**What you need to do**
Lines below starting with the line with "for (int off" and going on through the line with "w_winnerData = '0;" must be output exactly; the rest of the records must be left out.

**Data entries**
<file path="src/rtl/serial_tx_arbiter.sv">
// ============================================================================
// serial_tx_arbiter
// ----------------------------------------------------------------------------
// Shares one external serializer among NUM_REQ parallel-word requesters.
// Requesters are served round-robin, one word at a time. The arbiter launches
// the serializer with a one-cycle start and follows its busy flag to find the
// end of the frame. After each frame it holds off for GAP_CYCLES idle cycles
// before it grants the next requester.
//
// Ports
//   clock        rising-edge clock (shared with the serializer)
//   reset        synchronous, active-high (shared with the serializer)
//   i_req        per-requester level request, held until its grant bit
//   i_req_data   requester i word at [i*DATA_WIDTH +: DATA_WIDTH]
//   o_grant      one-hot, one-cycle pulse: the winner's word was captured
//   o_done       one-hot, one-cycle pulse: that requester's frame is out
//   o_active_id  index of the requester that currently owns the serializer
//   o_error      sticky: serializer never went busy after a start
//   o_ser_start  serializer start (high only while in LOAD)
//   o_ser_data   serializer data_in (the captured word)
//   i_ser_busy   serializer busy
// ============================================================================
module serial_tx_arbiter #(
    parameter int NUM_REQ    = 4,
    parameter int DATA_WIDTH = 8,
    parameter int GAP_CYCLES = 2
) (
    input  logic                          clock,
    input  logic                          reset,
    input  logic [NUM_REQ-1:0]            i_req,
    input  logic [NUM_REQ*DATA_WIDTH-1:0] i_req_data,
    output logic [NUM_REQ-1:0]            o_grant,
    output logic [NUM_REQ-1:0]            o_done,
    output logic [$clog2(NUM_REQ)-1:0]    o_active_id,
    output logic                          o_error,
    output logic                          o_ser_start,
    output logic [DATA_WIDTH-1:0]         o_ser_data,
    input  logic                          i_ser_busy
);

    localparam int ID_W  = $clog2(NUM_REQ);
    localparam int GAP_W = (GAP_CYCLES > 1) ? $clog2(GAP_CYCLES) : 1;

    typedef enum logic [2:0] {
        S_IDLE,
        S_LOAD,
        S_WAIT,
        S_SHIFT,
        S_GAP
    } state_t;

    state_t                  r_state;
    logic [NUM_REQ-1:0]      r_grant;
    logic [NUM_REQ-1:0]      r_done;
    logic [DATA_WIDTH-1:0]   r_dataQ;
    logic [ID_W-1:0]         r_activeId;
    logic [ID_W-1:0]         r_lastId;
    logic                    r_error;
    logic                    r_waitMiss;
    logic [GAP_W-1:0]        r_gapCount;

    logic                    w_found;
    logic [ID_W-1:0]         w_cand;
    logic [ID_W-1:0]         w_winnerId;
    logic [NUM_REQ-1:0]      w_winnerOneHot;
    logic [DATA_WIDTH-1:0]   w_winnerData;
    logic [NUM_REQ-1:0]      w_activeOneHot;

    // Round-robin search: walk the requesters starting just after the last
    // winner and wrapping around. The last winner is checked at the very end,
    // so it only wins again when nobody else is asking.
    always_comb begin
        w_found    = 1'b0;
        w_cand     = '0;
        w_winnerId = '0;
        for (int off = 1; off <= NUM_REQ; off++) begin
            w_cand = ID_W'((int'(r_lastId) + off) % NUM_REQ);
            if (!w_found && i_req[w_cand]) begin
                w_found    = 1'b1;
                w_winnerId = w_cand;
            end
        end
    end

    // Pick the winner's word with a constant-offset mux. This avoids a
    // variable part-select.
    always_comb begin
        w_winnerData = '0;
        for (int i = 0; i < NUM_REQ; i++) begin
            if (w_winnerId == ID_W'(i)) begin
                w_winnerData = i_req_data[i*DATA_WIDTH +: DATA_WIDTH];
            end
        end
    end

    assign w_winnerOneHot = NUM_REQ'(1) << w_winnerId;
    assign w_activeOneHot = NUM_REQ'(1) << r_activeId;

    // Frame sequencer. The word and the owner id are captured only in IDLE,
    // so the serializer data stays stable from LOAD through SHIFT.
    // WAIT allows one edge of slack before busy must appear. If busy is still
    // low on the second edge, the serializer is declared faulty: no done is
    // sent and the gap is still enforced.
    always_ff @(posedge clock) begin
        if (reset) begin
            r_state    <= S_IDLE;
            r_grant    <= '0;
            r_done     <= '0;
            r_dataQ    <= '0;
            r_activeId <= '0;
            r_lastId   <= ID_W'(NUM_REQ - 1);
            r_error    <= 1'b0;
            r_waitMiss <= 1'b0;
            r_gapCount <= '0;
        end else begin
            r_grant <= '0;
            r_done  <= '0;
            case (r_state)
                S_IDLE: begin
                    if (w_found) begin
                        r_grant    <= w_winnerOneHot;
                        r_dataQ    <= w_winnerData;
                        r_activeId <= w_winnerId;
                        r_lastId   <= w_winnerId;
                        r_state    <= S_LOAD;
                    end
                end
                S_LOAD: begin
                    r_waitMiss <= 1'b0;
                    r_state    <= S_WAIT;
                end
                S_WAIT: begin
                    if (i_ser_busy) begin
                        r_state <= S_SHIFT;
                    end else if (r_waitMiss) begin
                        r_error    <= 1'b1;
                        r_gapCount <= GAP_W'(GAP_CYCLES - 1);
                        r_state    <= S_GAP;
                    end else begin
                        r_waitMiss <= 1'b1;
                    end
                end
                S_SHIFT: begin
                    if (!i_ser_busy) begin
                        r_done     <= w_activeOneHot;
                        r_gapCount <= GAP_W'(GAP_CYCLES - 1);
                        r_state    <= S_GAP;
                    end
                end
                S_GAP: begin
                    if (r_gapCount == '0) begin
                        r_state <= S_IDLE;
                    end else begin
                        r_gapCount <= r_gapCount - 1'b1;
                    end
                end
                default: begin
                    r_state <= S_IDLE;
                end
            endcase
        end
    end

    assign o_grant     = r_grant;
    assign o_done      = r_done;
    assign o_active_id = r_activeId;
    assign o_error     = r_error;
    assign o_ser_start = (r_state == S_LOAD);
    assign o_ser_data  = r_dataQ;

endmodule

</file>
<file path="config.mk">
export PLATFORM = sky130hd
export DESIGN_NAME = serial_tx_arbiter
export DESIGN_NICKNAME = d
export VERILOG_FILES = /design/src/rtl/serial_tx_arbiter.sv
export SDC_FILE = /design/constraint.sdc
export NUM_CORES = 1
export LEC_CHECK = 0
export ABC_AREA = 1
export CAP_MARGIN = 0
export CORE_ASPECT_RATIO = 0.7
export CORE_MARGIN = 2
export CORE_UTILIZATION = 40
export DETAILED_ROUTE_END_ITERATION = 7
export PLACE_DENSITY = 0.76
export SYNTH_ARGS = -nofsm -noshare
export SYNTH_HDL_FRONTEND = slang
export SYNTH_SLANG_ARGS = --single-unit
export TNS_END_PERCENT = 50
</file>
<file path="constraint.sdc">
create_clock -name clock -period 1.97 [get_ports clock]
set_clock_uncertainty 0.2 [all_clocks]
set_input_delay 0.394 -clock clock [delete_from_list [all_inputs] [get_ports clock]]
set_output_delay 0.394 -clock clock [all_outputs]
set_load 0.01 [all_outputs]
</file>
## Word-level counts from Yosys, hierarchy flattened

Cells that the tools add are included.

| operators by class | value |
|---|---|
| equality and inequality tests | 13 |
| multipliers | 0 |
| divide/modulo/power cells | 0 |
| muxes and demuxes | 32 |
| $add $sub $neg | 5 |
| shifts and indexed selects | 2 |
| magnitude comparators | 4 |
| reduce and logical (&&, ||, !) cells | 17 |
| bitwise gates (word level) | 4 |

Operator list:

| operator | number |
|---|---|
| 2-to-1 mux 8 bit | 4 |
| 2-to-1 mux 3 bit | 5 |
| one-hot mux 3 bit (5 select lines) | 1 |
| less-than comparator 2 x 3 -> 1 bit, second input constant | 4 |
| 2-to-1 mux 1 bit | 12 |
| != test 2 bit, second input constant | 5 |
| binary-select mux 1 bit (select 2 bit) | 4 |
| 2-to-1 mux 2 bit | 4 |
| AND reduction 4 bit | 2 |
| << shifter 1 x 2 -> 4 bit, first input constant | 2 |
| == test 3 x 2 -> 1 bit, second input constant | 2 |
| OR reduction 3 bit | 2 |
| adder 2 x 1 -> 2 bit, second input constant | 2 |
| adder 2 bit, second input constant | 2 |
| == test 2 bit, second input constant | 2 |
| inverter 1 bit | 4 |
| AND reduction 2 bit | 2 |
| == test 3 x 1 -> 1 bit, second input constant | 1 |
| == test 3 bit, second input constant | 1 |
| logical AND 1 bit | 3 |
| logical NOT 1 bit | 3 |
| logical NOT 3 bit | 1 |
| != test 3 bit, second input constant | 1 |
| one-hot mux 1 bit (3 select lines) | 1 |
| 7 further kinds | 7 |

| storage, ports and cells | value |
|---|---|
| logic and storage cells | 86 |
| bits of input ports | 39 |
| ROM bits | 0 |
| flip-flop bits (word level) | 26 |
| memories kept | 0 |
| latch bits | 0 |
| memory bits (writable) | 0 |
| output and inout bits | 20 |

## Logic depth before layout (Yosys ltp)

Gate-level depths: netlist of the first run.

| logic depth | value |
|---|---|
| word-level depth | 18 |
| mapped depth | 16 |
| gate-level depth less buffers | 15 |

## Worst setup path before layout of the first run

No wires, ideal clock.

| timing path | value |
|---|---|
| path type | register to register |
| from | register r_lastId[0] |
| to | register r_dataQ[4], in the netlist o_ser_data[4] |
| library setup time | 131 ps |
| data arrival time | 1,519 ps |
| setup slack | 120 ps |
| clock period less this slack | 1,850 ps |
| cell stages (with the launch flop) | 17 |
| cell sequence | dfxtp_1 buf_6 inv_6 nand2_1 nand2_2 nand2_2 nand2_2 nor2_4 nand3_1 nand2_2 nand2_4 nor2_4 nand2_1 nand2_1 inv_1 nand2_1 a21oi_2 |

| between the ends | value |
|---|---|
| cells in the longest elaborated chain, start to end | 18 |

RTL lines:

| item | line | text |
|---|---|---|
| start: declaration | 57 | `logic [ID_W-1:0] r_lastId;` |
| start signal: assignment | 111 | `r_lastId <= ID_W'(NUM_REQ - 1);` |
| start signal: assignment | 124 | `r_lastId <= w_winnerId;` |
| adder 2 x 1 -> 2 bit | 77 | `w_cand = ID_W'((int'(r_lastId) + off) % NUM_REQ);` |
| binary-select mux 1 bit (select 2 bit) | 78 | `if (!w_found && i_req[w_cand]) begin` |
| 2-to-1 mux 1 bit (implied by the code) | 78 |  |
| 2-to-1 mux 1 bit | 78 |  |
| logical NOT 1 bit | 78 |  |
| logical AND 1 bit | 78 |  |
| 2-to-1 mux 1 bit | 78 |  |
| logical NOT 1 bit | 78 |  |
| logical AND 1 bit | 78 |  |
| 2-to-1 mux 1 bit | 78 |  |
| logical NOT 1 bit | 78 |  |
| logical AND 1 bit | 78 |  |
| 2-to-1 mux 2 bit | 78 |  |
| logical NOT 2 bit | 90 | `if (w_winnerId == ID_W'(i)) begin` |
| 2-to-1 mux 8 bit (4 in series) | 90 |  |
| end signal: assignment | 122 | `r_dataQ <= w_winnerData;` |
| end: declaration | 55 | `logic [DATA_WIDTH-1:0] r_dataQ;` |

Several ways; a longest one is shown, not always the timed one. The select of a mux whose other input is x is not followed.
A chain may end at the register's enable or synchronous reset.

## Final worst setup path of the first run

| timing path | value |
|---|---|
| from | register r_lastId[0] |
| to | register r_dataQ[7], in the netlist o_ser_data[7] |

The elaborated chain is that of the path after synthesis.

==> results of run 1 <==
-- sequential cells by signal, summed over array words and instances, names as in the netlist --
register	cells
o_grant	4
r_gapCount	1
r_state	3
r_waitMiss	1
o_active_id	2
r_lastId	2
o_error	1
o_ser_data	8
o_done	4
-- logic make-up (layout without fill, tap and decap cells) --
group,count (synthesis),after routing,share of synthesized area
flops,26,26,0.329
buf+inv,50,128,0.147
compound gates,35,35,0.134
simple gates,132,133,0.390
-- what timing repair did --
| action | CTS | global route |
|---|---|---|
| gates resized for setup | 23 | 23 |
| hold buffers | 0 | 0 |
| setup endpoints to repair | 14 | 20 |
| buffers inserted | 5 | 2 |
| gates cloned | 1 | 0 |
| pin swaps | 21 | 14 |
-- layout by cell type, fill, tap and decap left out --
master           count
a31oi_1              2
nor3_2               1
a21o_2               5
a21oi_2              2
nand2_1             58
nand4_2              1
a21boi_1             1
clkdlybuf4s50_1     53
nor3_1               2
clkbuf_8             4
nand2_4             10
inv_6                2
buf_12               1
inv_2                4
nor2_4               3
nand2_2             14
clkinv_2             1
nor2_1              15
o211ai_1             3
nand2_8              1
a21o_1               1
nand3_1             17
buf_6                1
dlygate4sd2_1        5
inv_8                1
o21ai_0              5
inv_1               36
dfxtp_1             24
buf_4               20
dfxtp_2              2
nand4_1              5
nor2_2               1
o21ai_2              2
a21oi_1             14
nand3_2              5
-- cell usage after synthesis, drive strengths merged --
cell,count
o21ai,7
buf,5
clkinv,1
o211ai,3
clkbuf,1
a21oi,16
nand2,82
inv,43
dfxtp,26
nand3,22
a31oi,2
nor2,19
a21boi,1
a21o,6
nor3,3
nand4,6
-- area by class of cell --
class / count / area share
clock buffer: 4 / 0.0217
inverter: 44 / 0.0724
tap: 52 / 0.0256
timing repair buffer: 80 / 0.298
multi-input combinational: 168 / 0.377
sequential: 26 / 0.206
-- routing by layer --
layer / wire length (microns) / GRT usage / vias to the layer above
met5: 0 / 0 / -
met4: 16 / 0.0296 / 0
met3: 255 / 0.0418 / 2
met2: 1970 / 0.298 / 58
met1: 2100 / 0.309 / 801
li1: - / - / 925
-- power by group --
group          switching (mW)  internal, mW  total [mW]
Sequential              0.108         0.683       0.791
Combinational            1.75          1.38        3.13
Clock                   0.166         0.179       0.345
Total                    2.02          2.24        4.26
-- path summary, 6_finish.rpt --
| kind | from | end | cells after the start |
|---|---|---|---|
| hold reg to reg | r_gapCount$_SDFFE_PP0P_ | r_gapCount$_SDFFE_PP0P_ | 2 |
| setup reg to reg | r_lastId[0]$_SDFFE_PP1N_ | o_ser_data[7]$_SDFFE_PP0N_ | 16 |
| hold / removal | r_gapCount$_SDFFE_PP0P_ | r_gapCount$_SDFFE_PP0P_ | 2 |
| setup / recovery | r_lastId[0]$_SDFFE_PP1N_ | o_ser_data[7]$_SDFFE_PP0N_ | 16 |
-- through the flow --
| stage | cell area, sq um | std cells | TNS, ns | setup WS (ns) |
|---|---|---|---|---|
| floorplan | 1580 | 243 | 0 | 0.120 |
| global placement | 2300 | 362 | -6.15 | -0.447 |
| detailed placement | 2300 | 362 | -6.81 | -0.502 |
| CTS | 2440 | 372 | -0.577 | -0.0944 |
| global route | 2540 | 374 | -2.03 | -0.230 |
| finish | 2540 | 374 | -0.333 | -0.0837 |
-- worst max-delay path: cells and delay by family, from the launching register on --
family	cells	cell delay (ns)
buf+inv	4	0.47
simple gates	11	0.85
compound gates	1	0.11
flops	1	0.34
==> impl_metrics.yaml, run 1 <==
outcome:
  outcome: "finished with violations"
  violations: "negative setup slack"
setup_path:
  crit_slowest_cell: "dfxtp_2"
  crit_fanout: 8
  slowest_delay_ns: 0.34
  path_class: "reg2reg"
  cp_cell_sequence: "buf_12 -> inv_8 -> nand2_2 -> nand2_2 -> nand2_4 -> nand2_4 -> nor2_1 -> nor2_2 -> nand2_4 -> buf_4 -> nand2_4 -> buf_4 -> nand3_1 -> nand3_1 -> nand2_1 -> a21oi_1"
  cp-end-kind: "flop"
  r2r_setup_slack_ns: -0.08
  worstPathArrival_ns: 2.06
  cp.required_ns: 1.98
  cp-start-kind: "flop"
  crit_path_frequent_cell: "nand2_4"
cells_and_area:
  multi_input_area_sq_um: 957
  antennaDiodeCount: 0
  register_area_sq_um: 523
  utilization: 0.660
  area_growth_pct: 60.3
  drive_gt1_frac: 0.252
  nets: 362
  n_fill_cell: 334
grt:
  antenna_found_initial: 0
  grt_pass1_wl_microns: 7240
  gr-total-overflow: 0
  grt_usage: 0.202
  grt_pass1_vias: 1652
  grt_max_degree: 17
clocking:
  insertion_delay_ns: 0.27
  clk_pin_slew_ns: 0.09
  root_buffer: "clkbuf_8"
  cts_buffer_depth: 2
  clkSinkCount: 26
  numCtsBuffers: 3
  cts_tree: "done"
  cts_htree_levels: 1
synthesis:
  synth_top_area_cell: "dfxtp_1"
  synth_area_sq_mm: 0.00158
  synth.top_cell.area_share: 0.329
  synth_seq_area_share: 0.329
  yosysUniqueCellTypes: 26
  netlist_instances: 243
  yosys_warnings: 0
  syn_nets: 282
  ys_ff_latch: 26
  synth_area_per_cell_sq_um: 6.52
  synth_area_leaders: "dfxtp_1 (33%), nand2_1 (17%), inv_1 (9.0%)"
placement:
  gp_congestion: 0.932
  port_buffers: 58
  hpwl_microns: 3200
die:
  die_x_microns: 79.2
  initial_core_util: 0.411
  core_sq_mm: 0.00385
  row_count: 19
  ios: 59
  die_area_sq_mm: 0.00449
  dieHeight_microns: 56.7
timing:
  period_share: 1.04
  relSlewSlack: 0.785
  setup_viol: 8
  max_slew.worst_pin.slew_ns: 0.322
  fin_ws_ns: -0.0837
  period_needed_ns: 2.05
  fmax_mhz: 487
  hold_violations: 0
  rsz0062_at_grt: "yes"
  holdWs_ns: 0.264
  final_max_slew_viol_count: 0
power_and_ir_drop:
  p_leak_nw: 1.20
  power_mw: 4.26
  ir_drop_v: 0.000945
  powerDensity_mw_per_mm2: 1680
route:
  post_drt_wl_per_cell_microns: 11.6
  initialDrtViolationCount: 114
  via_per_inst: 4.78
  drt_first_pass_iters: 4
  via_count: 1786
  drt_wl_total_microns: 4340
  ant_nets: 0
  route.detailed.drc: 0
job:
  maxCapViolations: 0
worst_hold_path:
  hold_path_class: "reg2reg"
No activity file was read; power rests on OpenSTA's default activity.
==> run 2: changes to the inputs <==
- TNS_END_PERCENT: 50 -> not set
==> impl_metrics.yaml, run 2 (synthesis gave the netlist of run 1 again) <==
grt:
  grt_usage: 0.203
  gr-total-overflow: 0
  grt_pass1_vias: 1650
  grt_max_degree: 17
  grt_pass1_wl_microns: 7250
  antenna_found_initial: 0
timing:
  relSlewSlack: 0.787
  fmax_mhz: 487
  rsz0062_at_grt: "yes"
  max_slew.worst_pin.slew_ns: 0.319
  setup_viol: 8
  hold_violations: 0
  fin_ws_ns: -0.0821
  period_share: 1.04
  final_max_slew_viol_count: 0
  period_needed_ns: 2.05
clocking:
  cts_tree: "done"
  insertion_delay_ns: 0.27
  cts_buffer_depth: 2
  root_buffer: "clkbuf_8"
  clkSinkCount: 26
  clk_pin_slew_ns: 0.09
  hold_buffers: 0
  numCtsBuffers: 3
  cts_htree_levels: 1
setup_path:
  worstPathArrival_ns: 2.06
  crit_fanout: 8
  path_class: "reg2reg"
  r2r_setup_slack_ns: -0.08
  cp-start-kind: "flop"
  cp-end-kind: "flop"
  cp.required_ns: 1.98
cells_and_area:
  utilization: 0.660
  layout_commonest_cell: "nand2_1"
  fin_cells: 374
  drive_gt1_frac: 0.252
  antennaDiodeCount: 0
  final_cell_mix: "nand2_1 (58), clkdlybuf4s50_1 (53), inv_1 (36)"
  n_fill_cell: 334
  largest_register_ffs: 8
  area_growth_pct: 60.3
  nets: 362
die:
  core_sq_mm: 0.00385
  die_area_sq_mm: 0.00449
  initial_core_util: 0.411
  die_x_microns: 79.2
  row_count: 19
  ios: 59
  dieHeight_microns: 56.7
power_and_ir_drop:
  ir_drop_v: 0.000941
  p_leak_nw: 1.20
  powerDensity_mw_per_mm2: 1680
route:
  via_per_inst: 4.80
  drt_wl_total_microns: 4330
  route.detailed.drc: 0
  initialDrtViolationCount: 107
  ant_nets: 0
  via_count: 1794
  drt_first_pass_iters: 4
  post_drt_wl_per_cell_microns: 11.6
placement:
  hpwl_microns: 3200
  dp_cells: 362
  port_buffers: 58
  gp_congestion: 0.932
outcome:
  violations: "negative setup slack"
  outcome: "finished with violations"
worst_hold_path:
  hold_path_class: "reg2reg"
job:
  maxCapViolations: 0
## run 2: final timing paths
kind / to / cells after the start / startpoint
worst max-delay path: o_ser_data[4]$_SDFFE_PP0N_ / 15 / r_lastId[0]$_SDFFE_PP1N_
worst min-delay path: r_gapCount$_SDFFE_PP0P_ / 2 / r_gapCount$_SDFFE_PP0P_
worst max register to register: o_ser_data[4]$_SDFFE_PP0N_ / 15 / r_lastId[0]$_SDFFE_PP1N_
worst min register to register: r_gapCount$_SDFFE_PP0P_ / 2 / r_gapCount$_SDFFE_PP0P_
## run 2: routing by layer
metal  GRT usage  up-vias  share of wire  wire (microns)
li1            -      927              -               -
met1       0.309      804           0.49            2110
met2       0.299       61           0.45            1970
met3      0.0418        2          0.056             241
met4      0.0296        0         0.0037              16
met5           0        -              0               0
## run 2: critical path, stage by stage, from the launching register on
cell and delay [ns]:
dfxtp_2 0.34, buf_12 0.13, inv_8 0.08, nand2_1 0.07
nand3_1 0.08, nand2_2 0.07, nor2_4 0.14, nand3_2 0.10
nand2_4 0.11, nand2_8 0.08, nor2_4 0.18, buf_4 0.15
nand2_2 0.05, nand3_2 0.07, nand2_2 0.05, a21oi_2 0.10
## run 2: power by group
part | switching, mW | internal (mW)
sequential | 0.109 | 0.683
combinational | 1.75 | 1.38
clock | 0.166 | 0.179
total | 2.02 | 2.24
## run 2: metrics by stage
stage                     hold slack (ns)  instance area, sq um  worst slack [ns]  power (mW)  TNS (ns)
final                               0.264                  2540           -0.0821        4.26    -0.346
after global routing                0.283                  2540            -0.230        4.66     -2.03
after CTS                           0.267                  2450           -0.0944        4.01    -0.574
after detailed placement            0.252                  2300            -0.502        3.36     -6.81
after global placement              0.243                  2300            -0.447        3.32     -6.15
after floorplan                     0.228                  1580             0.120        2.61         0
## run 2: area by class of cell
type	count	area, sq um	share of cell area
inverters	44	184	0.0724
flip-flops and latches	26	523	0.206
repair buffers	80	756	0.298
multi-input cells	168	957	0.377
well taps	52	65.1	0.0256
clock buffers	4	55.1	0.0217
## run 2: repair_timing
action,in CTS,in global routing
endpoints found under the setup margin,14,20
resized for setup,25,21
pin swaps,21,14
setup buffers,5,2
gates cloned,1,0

**Task output**
        for (int off = 1; off <= NUM_REQ; off++) begin
            w_cand = ID_W'((int'(r_lastId) + off) % NUM_REQ);
            if (!w_found && i_req[w_cand]) begin
                w_found    = 1'b1;
                w_winnerId = w_cand;
            end
        end
    end

    // Pick the winner's word with a constant-offset mux. This avoids a
    // variable part-select.
    always_comb begin
        w_winnerData = '0;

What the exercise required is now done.